Quando era estagiária numa redação, minha imagem da censura era verde-oliva. As coisas eram um pouco mais claras. Nós queríamos informar, a maioria queria ser informada e uma minoria uniformizada metia a tesoura. Hoje a fonte de medo na mídia não é um governo ilegítimo, mas uma corporação que possa cancelar a publicidade. O filtro da informação é invisível e muitas vezes autoimposto, sem que o clique da tesoura seja ouvido. Não estou com saudade dos uniformes, é claro, mas da definição dos papéis.

E a língua portuguesa? Será que voltaremos ao tempo em que "Nós pega o peixe?" não será o português ensinado num livro sancionado pelo governo, sob o pretexto de não ferir a sensibilidade dos que já são prejudicados pela falta de oportunidades e acesso à boa educação?
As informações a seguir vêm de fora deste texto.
**config.mk**
```make
export PLATFORM = sky130hd
export DESIGN_NAME = trace_capture
export DESIGN_NICKNAME = d
export VERILOG_FILES = /design/src/rtl/trace_capture.sv
export SDC_FILE = /design/constraint.sdc
export NUM_CORES = 1
export LEC_CHECK = 0
export BUFFER_PORTS_ARGS = -buffer_cell sky130_fd_sc_hd__buf_2
export CORE_MARGIN = 2
export CORE_UTILIZATION = 28
export CTS_BUF_LIST = sky130_fd_sc_hd__clkbuf_16
export CTS_CLUSTER_DIAMETER = 100
export DETAILED_ROUTE_END_ITERATION = 10
export GPL_TIMING_DRIVEN = 0
export SYNTH_ARGS = -nofsm -noshare
export SYNTH_HDL_FRONTEND = slang
export SYNTH_SLANG_ARGS = --single-unit
```
**constraint.sdc**
```tcl
create_clock -name i_clk -period 6.47 [get_ports i_clk]
set_input_delay 0.647 -clock i_clk [delete_from_list [all_inputs] [get_ports i_clk]]
set_output_delay 0.647 -clock i_clk [all_outputs]
set_load 0.05 [all_outputs]
```
**src/rtl/trace_capture.sv**
```systemverilog
`default_nettype none
// ============================================================================
//  Module   : trace_capture
//  Purpose  : Circular on-chip trace buffer for retired-instruction samples
//             (PC + write-back data). Capture stops on a PC-match trigger
//             after a programmable number of post-trigger samples, or on a
//             cycle-count timeout. Registered read port, oldest-first index.
//  Revision : 1.0 - initial release
// ============================================================================
module trace_capture #(
    parameter int DATA_W   = 32,
    parameter int DEPTH    = 16,
    parameter int POST_CNT = 8,
    parameter int TIMEOUT  = 267
) (
    input  logic                     i_clk,
    input  logic                     i_rst,
    input  logic                     i_arm,
    input  logic                     i_vld,
    input  logic [DATA_W-1:0]        i_pc,
    input  logic [DATA_W-1:0]        i_data,
    input  logic                     i_trig_en,
    input  logic [DATA_W-1:0]        i_trig_pc,
    input  logic [$clog2(DEPTH)-1:0] i_rd_addr,
    output logic [DATA_W-1:0]        o_rd_pc,
    output logic [DATA_W-1:0]        o_rd_data,
    output logic [1:0]               o_state,
    output logic [$clog2(DEPTH):0]   o_count,
    output logic                     o_trig_hit,
    output logic [$clog2(DEPTH)-1:0] o_trig_idx,
    output logic                     o_done,
    output logic                     o_timeout
);

    localparam int c_aw = $clog2(DEPTH);
    // Cycle counter only has to hold 0..TIMEOUT-1
    localparam int c_cw = (TIMEOUT > 1) ? $clog2(TIMEOUT) : 1;

    localparam logic [c_aw-1:0] c_post     = c_aw'(POST_CNT);
    localparam logic [c_aw:0]   c_full     = (c_aw + 1)'(DEPTH);
    localparam logic [c_cw-1:0] c_cyc_last = c_cw'(TIMEOUT - 1);

    typedef enum logic [1:0] {
        ST_IDLE = 2'd0,
        ST_PRE  = 2'd1,
        ST_POST = 2'd2,
        ST_DONE = 2'd3
    } state_t;

    state_t             r_state;
    state_t             w_state_nxt;

    logic [DATA_W-1:0]  r_mem_pc   [DEPTH];
    logic [DATA_W-1:0]  r_mem_data [DEPTH];

    logic [c_aw-1:0]    r_wr_ptr;
    logic [c_aw:0]      r_count;
    logic [c_aw-1:0]    r_post_cnt;
    logic [c_cw-1:0]    r_cyc;
    logic [c_aw-1:0]    r_trig_ptr;
    logic               r_trig_hit;
    logic [c_aw-1:0]    r_trig_idx;
    logic               r_timeout;
    logic [DATA_W-1:0]  r_rd_pc;
    logic [DATA_W-1:0]  r_rd_data;

    logic               w_capturing;
    logic               w_start;
    logic               w_wr;
    logic               w_trig;
    logic               w_post_last;
    logic               w_tmo;
    logic [c_aw-1:0]    w_wr_ptr_nxt;
    logic [c_aw:0]      w_count_nxt;
    logic [c_aw-1:0]    w_trig_ptr_nxt;
    logic [c_aw-1:0]    w_oldest_nxt;
    logic [c_aw-1:0]    w_trig_idx_nxt;
    logic [c_aw-1:0]    w_rd_oldest;
    logic [c_aw-1:0]    w_rd_phys;

    assign w_capturing = (r_state == ST_PRE) || (r_state == ST_POST);
    assign w_start     = i_arm && ((r_state == ST_IDLE) || (r_state == ST_DONE));
    assign w_wr        = w_capturing && i_vld;
    assign w_trig      = (r_state == ST_PRE) && i_vld && i_trig_en && (i_pc == i_trig_pc);
    assign w_post_last = (r_state == ST_POST) && i_vld && (r_post_cnt == c_aw'(1));
    assign w_tmo       = w_capturing && (r_cyc == c_cyc_last);

    // Post-edge pointer/count view, used to resolve the trigger's logical
    // index on the very edge that freezes the buffer.
    assign w_wr_ptr_nxt   = w_wr ? (r_wr_ptr + 1'b1) : r_wr_ptr;
    assign w_count_nxt    = (w_wr && (r_count != c_full)) ? (r_count + 1'b1) : r_count;
    assign w_trig_ptr_nxt = w_trig ? r_wr_ptr : r_trig_ptr;
    assign w_oldest_nxt   = (w_count_nxt == c_full) ? w_wr_ptr_nxt : '0;
    assign w_trig_idx_nxt = w_trig_ptr_nxt - w_oldest_nxt;

    // Logical-to-physical read mapping: index 0 is the oldest surviving entry
    assign w_rd_oldest = (r_count == c_full) ? r_wr_ptr : '0;
    assign w_rd_phys   = w_rd_oldest + i_rd_addr;

    // State register
    always_ff @(posedge i_clk or posedge i_rst) begin
        if (i_rst) begin
            r_state <= ST_IDLE;
        end else begin
            r_state <= w_state_nxt;
        end
    end

    // Next-state: timeout outranks trigger completion
    always_comb begin
        w_state_nxt = r_state;
        case (r_state)
            ST_IDLE, ST_DONE: begin
                if (i_arm) begin
                    w_state_nxt = ST_PRE;
                end
            end
            ST_PRE: begin
                if (w_tmo) begin
                    w_state_nxt = ST_DONE;
                end else if (w_trig) begin
                    w_state_nxt = (POST_CNT == 0) ? ST_DONE : ST_POST;
                end
            end
            ST_POST: begin
                if (w_tmo || w_post_last) begin
                    w_state_nxt = ST_DONE;
                end
            end
            default: w_state_nxt = ST_IDLE;
        endcase
    end

    // Capture bookkeeping: pointers, counters and trigger/timeout status
    always_ff @(posedge i_clk or posedge i_rst) begin
        if (i_rst) begin
            r_wr_ptr   <= '0;
            r_count    <= '0;
            r_post_cnt <= '0;
            r_cyc      <= '0;
            r_trig_ptr <= '0;
            r_trig_hit <= 1'b0;
            r_trig_idx <= '0;
            r_timeout  <= 1'b0;
        end else if (w_start) begin
            r_wr_ptr   <= '0;
            r_count    <= '0;
            r_post_cnt <= '0;
            r_cyc      <= '0;
            r_trig_hit <= 1'b0;
            r_timeout  <= 1'b0;
        end else if (w_capturing) begin
            r_wr_ptr   <= w_wr_ptr_nxt;
            r_count    <= w_count_nxt;
            r_trig_ptr <= w_trig_ptr_nxt;
            r_cyc      <= r_cyc + 1'b1;
            if (w_trig) begin
                r_trig_hit <= 1'b1;
                r_post_cnt <= c_post;
            end else if ((r_state == ST_POST) && i_vld) begin
                r_post_cnt <= r_post_cnt - 1'b1;
            end
            if (w_tmo) begin
                r_timeout <= 1'b1;
            end
            if ((w_state_nxt == ST_DONE) && (w_trig || r_trig_hit)) begin
                r_trig_idx <= w_trig_idx_nxt;
            end
        end
    end

    // Sample storage; contents are deliberately not reset
    always_ff @(posedge i_clk) begin
        if (w_wr) begin
            r_mem_pc[r_wr_ptr]   <= i_pc;
            r_mem_data[r_wr_ptr] <= i_data;
        end
    end

    // Registered read port, one cycle of latency
    always_ff @(posedge i_clk or posedge i_rst) begin
        if (i_rst) begin
            r_rd_pc   <= '0;
            r_rd_data <= '0;
        end else begin
            r_rd_pc   <= r_mem_pc[w_rd_phys];
            r_rd_data <= r_mem_data[w_rd_phys];
        end
    end

    assign o_rd_pc    = r_rd_pc;
    assign o_rd_data  = r_rd_data;
    assign o_state    = r_state;
    assign o_count    = r_count;
    assign o_trig_hit = r_trig_hit;
    assign o_trig_idx = r_trig_idx;
    assign o_done     = (r_state == ST_DONE);
    assign o_timeout  = r_timeout;

endmodule
`default_nettype wire

```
Num fim de noite, na semana passada, a Lizzie Bravo me mandou um link do YouTube, fui conferir e, por um momento, achei que estava voltando a um bom tempo. Havia a brava e talentosa musicista Joyce Moreno no comando e um elenco que incluía jovens de quem nunca ouvi falar. Então não é passado, pensei, porque, mesmo que a Joyce tenha a mesma cara ano após ano, aquela gurizada faz parte do futuro. Que alívio no presente. E que presentão da Joyce. A série No Compasso da História começou a ser exibida ontem no canal 14 da NET carioca (reprise da estreia na quarta-feira) mas, se prevalecer o bom-senso, há de migrar para outros Estados. Com 15 documentários de 1 hora e 150 canções que formam uma viagem pela história do Brasil, No Compasso da História é vitamina B12 na veia de quem recorre às memórias para acreditar no que vem por aí.